To do
Start at the line in the entries below that contains "io_buffer_count = 170", stop at the line that contains "worst min register", and output exactly the lines in that span, both ends included.

Data for review
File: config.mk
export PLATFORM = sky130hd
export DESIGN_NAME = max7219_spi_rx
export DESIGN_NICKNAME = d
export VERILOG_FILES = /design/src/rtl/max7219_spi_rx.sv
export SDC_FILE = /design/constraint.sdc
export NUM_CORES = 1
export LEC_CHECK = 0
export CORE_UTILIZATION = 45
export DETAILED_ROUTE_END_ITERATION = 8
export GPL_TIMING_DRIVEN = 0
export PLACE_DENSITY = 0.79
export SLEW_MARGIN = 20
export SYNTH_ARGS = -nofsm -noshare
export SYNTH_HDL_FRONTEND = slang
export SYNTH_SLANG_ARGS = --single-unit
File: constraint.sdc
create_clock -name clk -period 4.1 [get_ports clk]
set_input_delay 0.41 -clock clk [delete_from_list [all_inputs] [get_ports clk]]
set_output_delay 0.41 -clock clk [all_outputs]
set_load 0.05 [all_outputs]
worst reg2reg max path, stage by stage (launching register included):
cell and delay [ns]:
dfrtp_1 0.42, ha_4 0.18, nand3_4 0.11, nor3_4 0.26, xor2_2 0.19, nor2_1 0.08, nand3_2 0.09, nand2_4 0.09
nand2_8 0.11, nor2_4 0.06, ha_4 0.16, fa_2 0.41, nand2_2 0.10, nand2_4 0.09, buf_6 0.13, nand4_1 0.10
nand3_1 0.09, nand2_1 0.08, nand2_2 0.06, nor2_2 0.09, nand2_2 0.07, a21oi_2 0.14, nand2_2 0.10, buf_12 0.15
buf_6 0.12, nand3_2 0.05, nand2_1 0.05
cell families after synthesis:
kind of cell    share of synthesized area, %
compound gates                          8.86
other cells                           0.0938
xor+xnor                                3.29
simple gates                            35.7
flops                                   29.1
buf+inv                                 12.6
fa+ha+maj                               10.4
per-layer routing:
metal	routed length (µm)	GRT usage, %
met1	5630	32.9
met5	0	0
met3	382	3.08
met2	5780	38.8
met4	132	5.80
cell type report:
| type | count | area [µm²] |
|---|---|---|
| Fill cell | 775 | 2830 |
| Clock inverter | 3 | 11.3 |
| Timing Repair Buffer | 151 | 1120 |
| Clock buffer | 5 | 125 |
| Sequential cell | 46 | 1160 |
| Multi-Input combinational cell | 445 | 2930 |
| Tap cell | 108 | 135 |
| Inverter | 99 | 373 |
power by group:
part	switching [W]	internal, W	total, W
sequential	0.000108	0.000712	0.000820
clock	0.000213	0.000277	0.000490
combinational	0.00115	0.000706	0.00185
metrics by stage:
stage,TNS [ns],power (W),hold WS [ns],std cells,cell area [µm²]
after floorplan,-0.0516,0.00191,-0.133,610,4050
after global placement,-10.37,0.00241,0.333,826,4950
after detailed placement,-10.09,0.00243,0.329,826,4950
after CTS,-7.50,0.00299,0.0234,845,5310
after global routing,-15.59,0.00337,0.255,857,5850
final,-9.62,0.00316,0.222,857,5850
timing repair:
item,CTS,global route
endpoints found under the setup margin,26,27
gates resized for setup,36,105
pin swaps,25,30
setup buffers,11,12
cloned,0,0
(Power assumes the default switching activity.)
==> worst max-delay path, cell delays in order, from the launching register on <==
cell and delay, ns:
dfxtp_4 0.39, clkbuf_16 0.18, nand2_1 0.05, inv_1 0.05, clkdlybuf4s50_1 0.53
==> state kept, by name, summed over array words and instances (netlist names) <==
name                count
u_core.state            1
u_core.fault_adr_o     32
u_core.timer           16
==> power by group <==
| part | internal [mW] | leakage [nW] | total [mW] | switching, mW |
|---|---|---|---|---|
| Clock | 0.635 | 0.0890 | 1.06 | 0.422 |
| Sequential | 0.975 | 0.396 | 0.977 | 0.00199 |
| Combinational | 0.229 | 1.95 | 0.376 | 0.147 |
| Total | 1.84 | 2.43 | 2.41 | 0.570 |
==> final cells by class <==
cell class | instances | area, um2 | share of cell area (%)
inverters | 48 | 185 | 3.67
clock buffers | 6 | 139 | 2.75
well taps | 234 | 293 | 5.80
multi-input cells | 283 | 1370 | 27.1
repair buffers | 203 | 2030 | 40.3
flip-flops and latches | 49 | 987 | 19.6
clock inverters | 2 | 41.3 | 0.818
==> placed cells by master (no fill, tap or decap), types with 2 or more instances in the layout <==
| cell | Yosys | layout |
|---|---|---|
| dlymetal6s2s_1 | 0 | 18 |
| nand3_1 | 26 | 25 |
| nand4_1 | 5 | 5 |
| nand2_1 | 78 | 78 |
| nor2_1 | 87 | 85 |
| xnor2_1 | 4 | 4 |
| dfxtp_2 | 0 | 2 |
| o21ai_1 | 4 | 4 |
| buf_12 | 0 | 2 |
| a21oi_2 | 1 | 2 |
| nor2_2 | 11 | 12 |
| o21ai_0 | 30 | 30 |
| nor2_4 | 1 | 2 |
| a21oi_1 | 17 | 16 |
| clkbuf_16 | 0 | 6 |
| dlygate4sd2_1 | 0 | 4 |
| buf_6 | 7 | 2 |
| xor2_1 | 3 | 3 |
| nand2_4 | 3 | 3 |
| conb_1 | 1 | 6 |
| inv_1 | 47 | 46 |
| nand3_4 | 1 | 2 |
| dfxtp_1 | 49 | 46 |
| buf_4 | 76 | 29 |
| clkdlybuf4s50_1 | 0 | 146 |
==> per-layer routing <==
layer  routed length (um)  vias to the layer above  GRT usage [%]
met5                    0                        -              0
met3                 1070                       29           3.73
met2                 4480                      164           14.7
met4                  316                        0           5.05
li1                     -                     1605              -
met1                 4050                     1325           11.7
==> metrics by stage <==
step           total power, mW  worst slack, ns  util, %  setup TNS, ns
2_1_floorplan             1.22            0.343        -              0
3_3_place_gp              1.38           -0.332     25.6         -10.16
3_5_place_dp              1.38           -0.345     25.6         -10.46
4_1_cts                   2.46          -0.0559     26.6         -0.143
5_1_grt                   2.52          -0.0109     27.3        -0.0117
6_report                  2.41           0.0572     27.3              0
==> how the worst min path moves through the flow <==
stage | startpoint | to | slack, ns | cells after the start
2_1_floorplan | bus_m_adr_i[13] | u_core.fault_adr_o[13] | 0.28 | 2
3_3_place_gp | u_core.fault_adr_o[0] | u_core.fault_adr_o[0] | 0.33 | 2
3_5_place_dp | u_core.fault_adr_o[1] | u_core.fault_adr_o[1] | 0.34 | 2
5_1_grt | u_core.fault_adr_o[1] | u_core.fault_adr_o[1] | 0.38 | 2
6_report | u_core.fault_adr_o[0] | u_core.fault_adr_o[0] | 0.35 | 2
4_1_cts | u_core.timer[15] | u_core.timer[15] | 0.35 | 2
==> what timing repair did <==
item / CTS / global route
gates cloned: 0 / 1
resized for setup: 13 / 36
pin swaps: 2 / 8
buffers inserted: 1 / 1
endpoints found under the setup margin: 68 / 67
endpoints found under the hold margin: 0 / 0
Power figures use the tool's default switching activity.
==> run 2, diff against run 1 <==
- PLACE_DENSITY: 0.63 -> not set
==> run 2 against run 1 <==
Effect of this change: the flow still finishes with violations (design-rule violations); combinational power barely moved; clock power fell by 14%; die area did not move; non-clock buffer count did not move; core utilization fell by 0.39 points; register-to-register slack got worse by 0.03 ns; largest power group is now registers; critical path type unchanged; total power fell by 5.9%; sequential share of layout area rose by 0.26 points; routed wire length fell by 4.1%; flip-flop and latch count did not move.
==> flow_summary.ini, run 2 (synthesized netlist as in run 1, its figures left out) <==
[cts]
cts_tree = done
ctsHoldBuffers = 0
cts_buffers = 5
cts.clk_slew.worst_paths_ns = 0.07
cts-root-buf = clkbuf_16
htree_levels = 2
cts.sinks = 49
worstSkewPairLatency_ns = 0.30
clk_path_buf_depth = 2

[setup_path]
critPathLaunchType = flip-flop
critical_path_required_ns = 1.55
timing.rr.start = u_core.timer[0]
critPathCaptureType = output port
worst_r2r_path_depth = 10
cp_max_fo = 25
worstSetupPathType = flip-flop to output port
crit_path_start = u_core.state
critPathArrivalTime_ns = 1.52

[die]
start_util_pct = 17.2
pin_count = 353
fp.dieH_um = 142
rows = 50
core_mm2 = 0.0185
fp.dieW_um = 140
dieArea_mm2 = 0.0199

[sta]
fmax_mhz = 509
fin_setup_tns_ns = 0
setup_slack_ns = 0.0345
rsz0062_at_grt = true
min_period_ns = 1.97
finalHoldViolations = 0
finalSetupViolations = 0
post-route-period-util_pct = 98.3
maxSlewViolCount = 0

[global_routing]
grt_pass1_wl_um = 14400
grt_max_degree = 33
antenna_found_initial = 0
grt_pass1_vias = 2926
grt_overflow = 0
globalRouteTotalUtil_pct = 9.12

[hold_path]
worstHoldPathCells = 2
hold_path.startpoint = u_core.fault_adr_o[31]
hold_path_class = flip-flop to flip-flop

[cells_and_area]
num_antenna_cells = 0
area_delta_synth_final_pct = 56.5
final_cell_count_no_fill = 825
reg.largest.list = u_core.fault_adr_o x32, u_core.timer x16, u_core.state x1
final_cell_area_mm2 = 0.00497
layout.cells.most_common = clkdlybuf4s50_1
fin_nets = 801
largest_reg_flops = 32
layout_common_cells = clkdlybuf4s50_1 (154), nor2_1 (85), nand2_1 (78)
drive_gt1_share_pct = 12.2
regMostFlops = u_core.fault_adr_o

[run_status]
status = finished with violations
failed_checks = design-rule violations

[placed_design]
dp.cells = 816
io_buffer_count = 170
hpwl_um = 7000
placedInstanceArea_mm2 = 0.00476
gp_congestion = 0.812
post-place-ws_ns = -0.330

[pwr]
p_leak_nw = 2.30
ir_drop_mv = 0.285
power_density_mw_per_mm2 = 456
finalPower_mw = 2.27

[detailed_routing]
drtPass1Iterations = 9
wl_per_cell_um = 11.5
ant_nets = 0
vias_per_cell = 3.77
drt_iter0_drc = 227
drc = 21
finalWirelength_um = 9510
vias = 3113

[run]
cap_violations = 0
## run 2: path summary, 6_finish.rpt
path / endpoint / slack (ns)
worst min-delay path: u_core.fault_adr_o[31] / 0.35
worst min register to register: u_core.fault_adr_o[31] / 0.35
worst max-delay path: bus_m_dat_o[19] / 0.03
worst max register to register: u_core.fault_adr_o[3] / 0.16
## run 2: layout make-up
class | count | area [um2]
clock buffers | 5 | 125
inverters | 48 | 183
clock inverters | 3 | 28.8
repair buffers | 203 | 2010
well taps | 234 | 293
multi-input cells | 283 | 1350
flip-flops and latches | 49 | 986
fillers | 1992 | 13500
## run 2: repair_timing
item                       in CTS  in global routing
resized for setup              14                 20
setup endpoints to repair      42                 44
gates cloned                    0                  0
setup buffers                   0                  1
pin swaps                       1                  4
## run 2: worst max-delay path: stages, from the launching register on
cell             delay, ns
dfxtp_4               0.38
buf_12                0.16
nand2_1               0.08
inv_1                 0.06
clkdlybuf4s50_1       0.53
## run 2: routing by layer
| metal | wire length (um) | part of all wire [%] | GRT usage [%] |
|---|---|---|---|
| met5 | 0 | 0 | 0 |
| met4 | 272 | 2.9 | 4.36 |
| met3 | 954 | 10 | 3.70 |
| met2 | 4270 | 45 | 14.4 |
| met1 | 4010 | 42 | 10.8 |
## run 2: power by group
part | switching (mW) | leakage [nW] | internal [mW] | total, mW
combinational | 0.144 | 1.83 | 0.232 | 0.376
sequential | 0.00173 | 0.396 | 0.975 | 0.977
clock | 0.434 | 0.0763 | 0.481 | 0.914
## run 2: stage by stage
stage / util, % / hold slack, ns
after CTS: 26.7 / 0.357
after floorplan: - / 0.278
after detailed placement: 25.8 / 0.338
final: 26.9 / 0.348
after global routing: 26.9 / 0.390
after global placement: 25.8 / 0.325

Exercise response
io_buffer_count = 170
hpwl_um = 7000
placedInstanceArea_mm2 = 0.00476
gp_congestion = 0.812
post-place-ws_ns = -0.330

[pwr]
p_leak_nw = 2.30
ir_drop_mv = 0.285
power_density_mw_per_mm2 = 456
finalPower_mw = 2.27

[detailed_routing]
drtPass1Iterations = 9
wl_per_cell_um = 11.5
ant_nets = 0
vias_per_cell = 3.77
drt_iter0_drc = 227
drc = 21
finalWirelength_um = 9510
vias = 3113

[run]
cap_violations = 0
## run 2: path summary, 6_finish.rpt
path / endpoint / slack (ns)
worst min-delay path: u_core.fault_adr_o[31] / 0.35
worst min register to register: u_core.fault_adr_o[31] / 0.35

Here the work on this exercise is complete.